Human kallikrein 11 (hK11) has also been validated as a serum biomarker for ovarian cancer, alone and in combination with CA125 [61]. Similar to our studies, McIntosh et al. [61] found hK11 was less sensitive than CA125 at detecting ovarian cancer versus healthy controls, although hK11 was among the top five most sensitive individual proteins in our study. We observed only slight differences in sensitivity when comparing cancer to healthy and cancer to benign samples, while McIntosh et al. [61] found the sensitivity of hK11 was substantially decreased when comparing cancer versus benign samples.

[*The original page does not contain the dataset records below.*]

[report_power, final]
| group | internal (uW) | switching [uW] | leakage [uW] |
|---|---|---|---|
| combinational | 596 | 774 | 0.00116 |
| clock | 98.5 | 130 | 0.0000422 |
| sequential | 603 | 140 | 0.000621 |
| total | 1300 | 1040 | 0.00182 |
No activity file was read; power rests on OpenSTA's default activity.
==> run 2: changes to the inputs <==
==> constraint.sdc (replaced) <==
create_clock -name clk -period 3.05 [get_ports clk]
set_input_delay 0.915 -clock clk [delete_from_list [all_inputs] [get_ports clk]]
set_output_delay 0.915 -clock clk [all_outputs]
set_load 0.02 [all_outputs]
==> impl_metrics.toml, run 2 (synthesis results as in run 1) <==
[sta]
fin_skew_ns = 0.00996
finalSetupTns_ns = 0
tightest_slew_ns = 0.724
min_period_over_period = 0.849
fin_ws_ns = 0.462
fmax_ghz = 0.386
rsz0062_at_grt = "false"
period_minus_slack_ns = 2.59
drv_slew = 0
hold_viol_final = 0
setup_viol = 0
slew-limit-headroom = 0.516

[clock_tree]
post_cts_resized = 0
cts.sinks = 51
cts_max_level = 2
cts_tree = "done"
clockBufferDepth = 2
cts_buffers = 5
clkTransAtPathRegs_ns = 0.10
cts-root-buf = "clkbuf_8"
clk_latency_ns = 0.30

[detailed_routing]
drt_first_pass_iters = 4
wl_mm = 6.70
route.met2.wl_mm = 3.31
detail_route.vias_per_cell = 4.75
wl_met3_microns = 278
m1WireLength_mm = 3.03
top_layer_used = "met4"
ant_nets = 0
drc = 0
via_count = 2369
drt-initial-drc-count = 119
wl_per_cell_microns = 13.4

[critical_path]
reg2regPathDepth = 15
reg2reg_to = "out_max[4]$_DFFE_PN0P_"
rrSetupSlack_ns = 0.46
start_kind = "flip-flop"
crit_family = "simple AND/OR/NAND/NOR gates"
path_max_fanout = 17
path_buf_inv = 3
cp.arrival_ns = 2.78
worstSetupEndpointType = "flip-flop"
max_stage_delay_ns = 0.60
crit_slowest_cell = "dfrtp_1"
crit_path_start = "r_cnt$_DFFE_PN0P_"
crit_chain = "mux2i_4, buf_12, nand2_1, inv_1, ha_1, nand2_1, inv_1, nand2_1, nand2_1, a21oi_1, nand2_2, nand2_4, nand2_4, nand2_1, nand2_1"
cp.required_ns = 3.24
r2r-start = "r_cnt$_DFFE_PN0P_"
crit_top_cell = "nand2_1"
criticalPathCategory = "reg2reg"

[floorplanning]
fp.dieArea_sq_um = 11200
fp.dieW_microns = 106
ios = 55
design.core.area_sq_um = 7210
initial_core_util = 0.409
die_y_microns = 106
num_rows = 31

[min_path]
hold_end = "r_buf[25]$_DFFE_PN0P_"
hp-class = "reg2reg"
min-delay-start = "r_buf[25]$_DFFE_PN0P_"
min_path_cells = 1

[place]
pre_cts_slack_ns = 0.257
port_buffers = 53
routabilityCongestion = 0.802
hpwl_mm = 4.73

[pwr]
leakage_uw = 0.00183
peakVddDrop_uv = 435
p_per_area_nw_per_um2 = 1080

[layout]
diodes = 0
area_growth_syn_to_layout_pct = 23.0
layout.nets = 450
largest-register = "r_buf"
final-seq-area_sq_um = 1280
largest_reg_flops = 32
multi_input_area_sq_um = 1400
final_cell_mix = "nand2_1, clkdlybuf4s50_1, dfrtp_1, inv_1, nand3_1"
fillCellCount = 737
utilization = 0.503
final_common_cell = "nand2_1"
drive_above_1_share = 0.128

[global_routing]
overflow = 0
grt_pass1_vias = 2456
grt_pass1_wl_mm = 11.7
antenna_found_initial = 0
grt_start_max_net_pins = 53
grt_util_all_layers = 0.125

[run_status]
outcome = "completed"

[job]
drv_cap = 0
File: src/flat_wrapper.sv
// flat-port wrapper written by rule: the top's interface ports become plain ports
module dcache_ctrl_fsm_flat 
#(
    parameter int LINE_WORDS = 4,
    parameter int WAYS       = 2
)
  (clk, rst, bus_req_valid, bus_req_is_store, bus_req_uncached, bus_hit, bus_hit_way, bus_victim_way, bus_victim_dirty, bus_mem_rd_ready, bus_mem_wr_ready, bus_pipeline_ready, bus_rbuf_we, bus_en_r, bus_tag_we, bus_data_we, bus_dirty_set, bus_dirty_clr, bus_way_sel, bus_beat_idx, bus_is_data_from_mem, bus_mem_rd_valid, bus_mem_wr_valid, bus_mem_uncached, bus_mem_addr_sel);
  dcache_ctrl_fsm_if #(.LINE_WORDS(LINE_WORDS), .WAYS(WAYS)) bus_i ();
  input  logic clk;
  input  logic rst;
  input wire logic [$bits(bus_i.req_valid)-1:0] bus_req_valid;
  input wire logic [$bits(bus_i.req_is_store)-1:0] bus_req_is_store;
  input wire logic [$bits(bus_i.req_uncached)-1:0] bus_req_uncached;
  input wire logic [$bits(bus_i.hit)-1:0] bus_hit;
  input wire logic [$bits(bus_i.hit_way)-1:0] bus_hit_way;
  input wire logic [$bits(bus_i.victim_way)-1:0] bus_victim_way;
  input wire logic [$bits(bus_i.victim_dirty)-1:0] bus_victim_dirty;
  input wire logic [$bits(bus_i.mem_rd_ready)-1:0] bus_mem_rd_ready;
  input wire logic [$bits(bus_i.mem_wr_ready)-1:0] bus_mem_wr_ready;
  output wire logic [$bits(bus_i.pipeline_ready)-1:0] bus_pipeline_ready;
  output wire logic [$bits(bus_i.rbuf_we)-1:0] bus_rbuf_we;
  output wire logic [$bits(bus_i.en_r)-1:0] bus_en_r;
  output wire logic [$bits(bus_i.tag_we)-1:0] bus_tag_we;
  output wire logic [$bits(bus_i.data_we)-1:0] bus_data_we;
  output wire logic [$bits(bus_i.dirty_set)-1:0] bus_dirty_set;
  output wire logic [$bits(bus_i.dirty_clr)-1:0] bus_dirty_clr;
  output wire logic [$bits(bus_i.way_sel)-1:0] bus_way_sel;
  output wire logic [$bits(bus_i.beat_idx)-1:0] bus_beat_idx;
  output wire logic [$bits(bus_i.is_data_from_mem)-1:0] bus_is_data_from_mem;
  output wire logic [$bits(bus_i.mem_rd_valid)-1:0] bus_mem_rd_valid;
  output wire logic [$bits(bus_i.mem_wr_valid)-1:0] bus_mem_wr_valid;
  output wire logic [$bits(bus_i.mem_uncached)-1:0] bus_mem_uncached;
  output wire logic [$bits(bus_i.mem_addr_sel)-1:0] bus_mem_addr_sel;
  assign bus_i.req_valid = bus_req_valid;
  assign bus_i.req_is_store = bus_req_is_store;
  assign bus_i.req_uncached = bus_req_uncached;
  assign bus_i.hit = bus_hit;
  assign bus_i.hit_way = bus_hit_way;
  assign bus_i.victim_way = bus_victim_way;
  assign bus_i.victim_dirty = bus_victim_dirty;
  assign bus_i.mem_rd_ready = bus_mem_rd_ready;
  assign bus_i.mem_wr_ready = bus_mem_wr_ready;
  assign bus_pipeline_ready = bus_i.pipeline_ready;
  assign bus_rbuf_we = bus_i.rbuf_we;
  assign bus_en_r = bus_i.en_r;
  assign bus_tag_we = bus_i.tag_we;
  assign bus_data_we = bus_i.data_we;
  assign bus_dirty_set = bus_i.dirty_set;
  assign bus_dirty_clr = bus_i.dirty_clr;
  assign bus_way_sel = bus_i.way_sel;
  assign bus_beat_idx = bus_i.beat_idx;
  assign bus_is_data_from_mem = bus_i.is_data_from_mem;
  assign bus_mem_rd_valid = bus_i.mem_rd_valid;
  assign bus_mem_wr_valid = bus_i.mem_wr_valid;
  assign bus_mem_uncached = bus_i.mem_uncached;
  assign bus_mem_addr_sel = bus_i.mem_addr_sel;
  dcache_ctrl_fsm #(.LINE_WORDS(LINE_WORDS), .WAYS(WAYS)) u_core (.clk(clk), .rst(rst), .bus(bus_i));
endmodule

Elevated KLK6 levels have been associated with late stage ovarian cancer but not benign tumors [34]. A recent study using western blots of serum depleted of high abundance proteins suggests that serum KLK6 levels are elevated in early stages of serous ovarian cancer [62]. Analyses of our Proseek® data support these findings of a high correlation between KLK6 serum levels and late stage ovarian cancer. By linear regression, we also found that serum levels of KLK6 were nearly identical for healthy women and women with benign ovarian disease. We found the specificity of KLK6 to be relatively high (88%) when comparing late stage ovarian cancer to healthy or benign cases; however the sensitivity was much lower (~ 40%) when comparing early stage ovarian cancer to healthy or benign cases.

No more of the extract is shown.